> Information provided
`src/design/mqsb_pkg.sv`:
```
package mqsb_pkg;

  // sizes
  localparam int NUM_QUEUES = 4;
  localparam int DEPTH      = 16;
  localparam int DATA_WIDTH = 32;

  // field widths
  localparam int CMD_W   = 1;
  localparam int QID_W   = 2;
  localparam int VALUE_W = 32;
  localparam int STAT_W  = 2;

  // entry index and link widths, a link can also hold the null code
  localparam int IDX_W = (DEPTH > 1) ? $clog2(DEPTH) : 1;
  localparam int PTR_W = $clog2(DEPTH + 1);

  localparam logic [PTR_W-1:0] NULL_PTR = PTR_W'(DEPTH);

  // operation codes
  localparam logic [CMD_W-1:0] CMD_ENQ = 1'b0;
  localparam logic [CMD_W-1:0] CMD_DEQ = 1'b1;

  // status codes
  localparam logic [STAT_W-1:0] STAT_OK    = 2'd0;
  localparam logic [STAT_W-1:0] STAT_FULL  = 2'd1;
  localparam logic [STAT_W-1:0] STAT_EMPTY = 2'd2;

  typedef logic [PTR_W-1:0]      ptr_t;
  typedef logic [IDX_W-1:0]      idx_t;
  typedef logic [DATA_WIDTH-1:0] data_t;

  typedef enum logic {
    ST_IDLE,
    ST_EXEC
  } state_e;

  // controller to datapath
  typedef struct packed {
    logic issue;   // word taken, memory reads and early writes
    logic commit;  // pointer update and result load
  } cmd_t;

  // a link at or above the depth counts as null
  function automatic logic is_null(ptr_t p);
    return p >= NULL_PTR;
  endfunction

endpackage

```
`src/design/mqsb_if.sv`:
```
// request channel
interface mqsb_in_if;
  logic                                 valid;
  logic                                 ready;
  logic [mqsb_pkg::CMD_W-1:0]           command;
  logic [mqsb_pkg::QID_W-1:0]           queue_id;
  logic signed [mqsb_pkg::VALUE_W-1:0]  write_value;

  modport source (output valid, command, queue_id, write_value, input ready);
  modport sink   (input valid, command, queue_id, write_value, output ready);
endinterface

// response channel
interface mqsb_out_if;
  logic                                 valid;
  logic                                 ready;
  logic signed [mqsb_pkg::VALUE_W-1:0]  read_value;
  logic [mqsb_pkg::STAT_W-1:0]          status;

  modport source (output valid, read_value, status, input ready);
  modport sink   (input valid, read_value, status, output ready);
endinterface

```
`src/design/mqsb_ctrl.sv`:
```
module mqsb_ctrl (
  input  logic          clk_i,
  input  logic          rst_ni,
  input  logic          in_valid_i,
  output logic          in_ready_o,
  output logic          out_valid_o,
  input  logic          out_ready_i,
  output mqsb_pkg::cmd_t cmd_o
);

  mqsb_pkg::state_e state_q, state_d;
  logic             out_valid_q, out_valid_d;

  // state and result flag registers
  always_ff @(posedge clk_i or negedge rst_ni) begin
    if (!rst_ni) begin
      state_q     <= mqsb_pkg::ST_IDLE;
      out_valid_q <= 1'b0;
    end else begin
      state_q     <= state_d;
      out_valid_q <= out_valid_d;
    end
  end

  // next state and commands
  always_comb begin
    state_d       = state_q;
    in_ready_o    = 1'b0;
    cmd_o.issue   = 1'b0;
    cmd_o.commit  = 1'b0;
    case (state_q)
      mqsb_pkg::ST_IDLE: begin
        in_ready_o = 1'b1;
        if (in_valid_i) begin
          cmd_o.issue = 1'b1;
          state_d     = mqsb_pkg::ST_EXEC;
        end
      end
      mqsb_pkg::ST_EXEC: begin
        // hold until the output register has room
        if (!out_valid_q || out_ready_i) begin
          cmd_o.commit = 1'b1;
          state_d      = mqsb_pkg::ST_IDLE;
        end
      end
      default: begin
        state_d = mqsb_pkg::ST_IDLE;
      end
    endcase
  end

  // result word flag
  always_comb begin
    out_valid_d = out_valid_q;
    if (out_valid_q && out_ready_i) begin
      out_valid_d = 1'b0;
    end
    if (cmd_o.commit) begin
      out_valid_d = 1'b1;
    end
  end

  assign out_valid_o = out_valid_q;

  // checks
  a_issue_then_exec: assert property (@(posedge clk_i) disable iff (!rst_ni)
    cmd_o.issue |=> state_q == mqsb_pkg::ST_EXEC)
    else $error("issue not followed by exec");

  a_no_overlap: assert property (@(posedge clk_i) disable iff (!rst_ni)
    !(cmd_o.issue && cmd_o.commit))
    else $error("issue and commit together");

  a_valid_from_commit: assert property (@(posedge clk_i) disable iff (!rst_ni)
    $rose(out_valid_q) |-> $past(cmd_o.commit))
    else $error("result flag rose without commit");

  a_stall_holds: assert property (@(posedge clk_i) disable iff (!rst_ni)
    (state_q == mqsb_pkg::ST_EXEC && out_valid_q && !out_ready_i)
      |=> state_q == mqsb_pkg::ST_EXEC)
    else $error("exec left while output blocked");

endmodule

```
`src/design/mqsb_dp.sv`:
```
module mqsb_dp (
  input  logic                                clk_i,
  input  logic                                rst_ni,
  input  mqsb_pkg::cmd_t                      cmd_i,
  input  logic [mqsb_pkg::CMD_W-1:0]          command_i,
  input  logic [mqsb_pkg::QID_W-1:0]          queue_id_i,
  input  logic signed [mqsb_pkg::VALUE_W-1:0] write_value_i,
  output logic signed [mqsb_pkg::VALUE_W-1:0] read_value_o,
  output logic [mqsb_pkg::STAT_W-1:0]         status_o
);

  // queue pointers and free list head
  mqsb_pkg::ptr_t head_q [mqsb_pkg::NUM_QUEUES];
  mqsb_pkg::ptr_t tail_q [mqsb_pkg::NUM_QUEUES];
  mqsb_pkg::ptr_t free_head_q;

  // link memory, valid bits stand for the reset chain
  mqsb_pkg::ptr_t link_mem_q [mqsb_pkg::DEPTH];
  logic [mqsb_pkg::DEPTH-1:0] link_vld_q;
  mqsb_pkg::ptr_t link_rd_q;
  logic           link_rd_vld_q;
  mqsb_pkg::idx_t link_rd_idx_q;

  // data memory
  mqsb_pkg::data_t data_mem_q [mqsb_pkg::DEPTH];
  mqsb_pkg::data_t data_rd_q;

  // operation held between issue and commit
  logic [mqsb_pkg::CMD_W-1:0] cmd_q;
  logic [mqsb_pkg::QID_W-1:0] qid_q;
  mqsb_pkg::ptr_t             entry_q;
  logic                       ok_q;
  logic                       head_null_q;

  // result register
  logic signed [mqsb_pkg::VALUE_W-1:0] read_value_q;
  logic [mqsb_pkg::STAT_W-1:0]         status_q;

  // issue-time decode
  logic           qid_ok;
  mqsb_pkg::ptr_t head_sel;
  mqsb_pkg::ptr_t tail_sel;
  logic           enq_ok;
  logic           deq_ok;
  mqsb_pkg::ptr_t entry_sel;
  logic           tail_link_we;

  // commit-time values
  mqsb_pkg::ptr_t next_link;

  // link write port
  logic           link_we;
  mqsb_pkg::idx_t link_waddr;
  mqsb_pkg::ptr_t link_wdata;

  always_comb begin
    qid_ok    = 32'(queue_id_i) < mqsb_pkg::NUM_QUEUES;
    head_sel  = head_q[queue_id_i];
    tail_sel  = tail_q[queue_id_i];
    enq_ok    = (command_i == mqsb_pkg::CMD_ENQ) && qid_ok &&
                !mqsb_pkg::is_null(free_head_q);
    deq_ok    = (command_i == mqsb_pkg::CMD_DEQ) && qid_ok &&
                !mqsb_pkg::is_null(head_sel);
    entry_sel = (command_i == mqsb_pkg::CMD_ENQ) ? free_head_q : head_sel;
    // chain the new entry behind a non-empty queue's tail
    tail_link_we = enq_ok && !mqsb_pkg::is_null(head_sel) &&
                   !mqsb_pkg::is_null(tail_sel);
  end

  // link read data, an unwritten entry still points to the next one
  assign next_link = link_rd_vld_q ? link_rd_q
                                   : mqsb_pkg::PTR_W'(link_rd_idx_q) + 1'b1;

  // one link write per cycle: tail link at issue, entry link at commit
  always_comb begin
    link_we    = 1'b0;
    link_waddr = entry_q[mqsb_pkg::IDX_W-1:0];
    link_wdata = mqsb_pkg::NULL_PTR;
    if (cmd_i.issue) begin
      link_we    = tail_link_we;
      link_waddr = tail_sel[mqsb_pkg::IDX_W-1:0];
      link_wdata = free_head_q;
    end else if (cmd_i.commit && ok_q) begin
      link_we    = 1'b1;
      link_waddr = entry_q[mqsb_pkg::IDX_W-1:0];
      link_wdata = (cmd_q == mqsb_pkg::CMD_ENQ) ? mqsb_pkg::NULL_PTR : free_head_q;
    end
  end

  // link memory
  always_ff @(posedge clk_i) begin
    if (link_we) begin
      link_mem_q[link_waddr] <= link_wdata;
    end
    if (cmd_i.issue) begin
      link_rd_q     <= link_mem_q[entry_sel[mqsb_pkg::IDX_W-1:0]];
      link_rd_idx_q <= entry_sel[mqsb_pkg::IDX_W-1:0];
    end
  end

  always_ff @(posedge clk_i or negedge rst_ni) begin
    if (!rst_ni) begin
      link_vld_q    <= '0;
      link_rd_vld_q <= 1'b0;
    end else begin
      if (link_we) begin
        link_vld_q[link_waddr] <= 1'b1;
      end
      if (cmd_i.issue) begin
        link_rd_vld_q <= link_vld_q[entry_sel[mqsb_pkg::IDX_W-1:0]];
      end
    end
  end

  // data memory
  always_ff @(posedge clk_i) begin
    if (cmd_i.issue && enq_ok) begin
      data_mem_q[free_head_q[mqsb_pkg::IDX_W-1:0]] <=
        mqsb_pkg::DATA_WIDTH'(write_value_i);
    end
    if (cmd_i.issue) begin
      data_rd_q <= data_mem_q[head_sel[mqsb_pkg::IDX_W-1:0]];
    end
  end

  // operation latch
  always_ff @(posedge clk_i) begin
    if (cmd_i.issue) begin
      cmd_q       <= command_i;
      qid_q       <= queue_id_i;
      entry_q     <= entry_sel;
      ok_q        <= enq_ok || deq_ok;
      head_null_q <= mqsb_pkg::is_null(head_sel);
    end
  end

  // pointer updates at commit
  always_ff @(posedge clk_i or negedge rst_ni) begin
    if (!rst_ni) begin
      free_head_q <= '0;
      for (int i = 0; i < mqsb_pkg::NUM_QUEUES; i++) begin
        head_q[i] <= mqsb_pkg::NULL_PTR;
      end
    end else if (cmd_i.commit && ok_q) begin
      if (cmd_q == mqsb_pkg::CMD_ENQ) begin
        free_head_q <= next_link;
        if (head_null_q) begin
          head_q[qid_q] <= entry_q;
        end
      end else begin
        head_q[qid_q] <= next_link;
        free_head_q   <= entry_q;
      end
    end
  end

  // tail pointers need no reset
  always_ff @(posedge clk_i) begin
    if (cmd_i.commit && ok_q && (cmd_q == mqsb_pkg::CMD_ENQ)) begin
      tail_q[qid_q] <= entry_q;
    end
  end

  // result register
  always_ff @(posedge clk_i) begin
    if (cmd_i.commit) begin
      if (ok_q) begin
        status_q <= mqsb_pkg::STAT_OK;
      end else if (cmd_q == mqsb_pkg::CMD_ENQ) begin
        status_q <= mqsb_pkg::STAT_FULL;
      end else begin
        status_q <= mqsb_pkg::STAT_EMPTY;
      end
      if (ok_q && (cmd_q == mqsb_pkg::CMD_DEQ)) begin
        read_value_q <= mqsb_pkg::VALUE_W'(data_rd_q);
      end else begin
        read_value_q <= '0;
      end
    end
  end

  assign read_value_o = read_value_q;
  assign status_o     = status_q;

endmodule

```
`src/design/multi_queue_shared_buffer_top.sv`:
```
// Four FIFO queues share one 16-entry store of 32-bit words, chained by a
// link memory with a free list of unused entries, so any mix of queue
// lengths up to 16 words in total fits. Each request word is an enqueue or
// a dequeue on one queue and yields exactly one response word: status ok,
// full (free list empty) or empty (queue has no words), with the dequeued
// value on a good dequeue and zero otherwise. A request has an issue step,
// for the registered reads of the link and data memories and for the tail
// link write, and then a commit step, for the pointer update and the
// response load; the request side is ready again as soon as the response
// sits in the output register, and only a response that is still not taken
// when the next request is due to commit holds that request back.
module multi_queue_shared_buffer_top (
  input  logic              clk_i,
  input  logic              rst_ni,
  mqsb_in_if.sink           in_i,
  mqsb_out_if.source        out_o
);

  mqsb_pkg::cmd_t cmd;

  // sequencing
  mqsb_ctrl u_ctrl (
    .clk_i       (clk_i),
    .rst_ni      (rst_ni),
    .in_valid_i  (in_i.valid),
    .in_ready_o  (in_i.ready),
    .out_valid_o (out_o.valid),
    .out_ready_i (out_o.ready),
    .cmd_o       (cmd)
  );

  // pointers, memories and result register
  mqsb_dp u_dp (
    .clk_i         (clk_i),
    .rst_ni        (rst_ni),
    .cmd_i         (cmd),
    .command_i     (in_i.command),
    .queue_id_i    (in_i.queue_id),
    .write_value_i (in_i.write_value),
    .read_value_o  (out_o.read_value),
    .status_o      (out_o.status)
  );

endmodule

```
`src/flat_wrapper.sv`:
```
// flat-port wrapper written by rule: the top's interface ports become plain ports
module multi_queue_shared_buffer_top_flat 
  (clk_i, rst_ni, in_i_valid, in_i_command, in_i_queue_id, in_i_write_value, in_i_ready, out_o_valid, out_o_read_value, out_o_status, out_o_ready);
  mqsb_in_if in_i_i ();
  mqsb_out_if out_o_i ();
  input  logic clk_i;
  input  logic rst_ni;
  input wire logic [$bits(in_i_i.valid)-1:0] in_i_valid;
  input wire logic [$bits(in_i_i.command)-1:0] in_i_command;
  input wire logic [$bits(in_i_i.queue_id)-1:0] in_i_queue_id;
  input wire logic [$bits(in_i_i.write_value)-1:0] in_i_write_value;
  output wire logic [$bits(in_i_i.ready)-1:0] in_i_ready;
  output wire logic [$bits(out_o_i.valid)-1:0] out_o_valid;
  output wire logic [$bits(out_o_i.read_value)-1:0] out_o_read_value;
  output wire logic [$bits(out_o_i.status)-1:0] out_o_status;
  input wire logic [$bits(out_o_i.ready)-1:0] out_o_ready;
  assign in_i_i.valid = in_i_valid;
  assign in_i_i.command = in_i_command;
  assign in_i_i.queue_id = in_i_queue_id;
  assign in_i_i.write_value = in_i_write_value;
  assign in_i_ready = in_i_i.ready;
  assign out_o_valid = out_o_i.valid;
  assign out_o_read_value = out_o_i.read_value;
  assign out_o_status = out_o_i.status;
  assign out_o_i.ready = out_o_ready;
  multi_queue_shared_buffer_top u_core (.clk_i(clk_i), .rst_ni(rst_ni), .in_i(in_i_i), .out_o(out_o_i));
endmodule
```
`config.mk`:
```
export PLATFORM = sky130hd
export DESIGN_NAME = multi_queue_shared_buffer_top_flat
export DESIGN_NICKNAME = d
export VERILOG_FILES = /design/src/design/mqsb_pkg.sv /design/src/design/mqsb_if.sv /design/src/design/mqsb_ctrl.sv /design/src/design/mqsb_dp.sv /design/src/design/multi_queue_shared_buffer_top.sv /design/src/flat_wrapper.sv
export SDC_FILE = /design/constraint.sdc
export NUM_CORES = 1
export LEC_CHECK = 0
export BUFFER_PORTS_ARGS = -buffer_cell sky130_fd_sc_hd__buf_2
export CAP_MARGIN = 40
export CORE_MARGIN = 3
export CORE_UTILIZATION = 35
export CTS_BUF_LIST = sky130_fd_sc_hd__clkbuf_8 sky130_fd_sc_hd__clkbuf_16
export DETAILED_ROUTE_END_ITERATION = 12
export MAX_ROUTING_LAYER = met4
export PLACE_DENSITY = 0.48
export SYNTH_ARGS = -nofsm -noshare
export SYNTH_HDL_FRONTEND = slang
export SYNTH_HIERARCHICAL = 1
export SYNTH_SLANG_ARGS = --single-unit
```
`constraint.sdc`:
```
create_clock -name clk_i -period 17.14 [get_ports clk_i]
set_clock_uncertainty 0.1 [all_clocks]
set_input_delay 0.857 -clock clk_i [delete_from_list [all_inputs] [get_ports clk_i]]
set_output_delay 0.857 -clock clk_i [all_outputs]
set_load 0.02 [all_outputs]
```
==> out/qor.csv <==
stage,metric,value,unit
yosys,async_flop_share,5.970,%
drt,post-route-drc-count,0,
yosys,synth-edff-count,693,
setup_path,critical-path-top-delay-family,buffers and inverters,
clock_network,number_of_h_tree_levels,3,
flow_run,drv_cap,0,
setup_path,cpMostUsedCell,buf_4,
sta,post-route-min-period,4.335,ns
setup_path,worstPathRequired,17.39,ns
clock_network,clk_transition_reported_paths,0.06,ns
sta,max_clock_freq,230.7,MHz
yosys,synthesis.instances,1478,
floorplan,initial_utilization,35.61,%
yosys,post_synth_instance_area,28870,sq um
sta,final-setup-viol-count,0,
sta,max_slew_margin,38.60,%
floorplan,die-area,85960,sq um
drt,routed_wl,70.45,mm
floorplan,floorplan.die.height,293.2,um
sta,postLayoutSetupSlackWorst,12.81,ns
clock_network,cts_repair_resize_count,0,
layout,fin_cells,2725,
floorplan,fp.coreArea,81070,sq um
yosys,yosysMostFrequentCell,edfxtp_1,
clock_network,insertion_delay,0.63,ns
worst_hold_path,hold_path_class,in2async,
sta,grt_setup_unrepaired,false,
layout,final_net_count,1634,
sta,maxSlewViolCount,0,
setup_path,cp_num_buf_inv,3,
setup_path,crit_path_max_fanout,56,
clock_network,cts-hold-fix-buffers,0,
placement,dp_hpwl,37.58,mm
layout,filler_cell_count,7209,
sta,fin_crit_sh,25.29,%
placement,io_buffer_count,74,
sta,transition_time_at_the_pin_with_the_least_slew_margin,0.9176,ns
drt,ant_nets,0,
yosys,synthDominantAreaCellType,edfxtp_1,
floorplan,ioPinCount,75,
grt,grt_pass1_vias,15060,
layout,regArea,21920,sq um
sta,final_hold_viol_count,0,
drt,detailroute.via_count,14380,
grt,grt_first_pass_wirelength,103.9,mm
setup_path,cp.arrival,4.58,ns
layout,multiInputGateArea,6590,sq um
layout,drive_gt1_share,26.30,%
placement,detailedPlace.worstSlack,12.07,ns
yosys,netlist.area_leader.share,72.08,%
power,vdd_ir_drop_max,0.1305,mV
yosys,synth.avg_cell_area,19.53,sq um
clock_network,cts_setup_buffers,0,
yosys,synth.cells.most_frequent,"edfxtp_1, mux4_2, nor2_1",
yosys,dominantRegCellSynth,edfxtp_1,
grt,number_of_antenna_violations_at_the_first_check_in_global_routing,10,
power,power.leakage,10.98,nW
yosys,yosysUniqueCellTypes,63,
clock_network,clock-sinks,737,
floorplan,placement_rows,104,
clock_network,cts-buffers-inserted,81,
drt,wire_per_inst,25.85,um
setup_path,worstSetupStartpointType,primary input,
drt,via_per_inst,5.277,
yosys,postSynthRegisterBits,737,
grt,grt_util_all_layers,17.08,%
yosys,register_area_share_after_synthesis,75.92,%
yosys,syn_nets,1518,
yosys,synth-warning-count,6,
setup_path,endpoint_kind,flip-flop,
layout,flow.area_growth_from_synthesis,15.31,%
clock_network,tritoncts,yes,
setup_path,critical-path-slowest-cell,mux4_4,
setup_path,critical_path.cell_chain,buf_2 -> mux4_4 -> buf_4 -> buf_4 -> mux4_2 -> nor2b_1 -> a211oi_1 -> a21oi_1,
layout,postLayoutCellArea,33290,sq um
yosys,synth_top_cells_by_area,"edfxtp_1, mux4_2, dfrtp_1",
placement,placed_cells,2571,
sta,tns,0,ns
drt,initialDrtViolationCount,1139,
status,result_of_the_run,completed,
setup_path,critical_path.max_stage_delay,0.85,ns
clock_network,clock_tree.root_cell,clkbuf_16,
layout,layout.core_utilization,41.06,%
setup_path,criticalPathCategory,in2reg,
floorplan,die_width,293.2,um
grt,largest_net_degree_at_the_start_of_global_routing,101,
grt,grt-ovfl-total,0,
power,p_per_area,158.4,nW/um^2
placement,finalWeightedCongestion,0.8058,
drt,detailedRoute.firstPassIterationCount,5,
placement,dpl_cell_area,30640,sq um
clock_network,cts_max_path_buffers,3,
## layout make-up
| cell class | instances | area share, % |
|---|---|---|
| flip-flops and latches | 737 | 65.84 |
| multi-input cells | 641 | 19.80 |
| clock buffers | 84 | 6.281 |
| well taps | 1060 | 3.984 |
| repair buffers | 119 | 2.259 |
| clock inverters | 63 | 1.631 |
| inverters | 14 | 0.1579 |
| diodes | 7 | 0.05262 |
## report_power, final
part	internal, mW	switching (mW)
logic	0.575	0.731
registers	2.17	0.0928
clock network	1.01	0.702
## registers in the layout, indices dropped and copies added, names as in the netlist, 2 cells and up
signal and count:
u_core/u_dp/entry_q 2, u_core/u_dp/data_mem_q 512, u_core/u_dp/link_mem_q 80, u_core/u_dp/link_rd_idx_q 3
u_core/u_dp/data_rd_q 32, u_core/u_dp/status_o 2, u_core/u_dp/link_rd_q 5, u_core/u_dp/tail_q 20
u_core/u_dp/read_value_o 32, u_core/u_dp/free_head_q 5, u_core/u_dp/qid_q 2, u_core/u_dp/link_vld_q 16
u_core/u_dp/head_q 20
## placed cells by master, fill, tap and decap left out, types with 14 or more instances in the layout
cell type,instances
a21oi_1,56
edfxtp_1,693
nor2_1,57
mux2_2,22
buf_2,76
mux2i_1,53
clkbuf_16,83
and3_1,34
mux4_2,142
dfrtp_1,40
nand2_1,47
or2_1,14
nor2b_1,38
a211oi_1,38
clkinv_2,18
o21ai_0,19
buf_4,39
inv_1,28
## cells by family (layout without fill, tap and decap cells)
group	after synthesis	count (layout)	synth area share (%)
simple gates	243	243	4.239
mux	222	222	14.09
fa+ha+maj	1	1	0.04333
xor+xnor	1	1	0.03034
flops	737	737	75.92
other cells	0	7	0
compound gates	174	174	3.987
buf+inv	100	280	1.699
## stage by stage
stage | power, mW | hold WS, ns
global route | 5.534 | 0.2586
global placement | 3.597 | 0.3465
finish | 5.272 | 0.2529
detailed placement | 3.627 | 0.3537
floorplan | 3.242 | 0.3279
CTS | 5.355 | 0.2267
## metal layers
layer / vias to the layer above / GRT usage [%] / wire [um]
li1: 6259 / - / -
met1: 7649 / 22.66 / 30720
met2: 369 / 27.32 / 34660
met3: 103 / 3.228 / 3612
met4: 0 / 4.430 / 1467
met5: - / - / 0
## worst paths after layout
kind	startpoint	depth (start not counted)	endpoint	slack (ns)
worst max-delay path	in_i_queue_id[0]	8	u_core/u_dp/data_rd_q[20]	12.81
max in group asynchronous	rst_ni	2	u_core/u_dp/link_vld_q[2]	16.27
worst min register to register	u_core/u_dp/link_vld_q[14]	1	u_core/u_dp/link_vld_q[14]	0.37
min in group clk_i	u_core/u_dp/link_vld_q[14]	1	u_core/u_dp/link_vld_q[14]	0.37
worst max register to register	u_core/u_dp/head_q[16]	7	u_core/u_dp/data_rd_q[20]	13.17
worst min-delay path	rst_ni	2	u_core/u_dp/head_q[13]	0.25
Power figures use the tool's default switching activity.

> Task prompt
Once you have checked every line of the material above, return the ones that hold the string "property".

> Problem solution
  a_issue_then_exec: assert property (@(posedge clk_i) disable iff (!rst_ni)
  a_no_overlap: assert property (@(posedge clk_i) disable iff (!rst_ni)
  a_valid_from_commit: assert property (@(posedge clk_i) disable iff (!rst_ni)
  a_stall_holds: assert property (@(posedge clk_i) disable iff (!rst_ni)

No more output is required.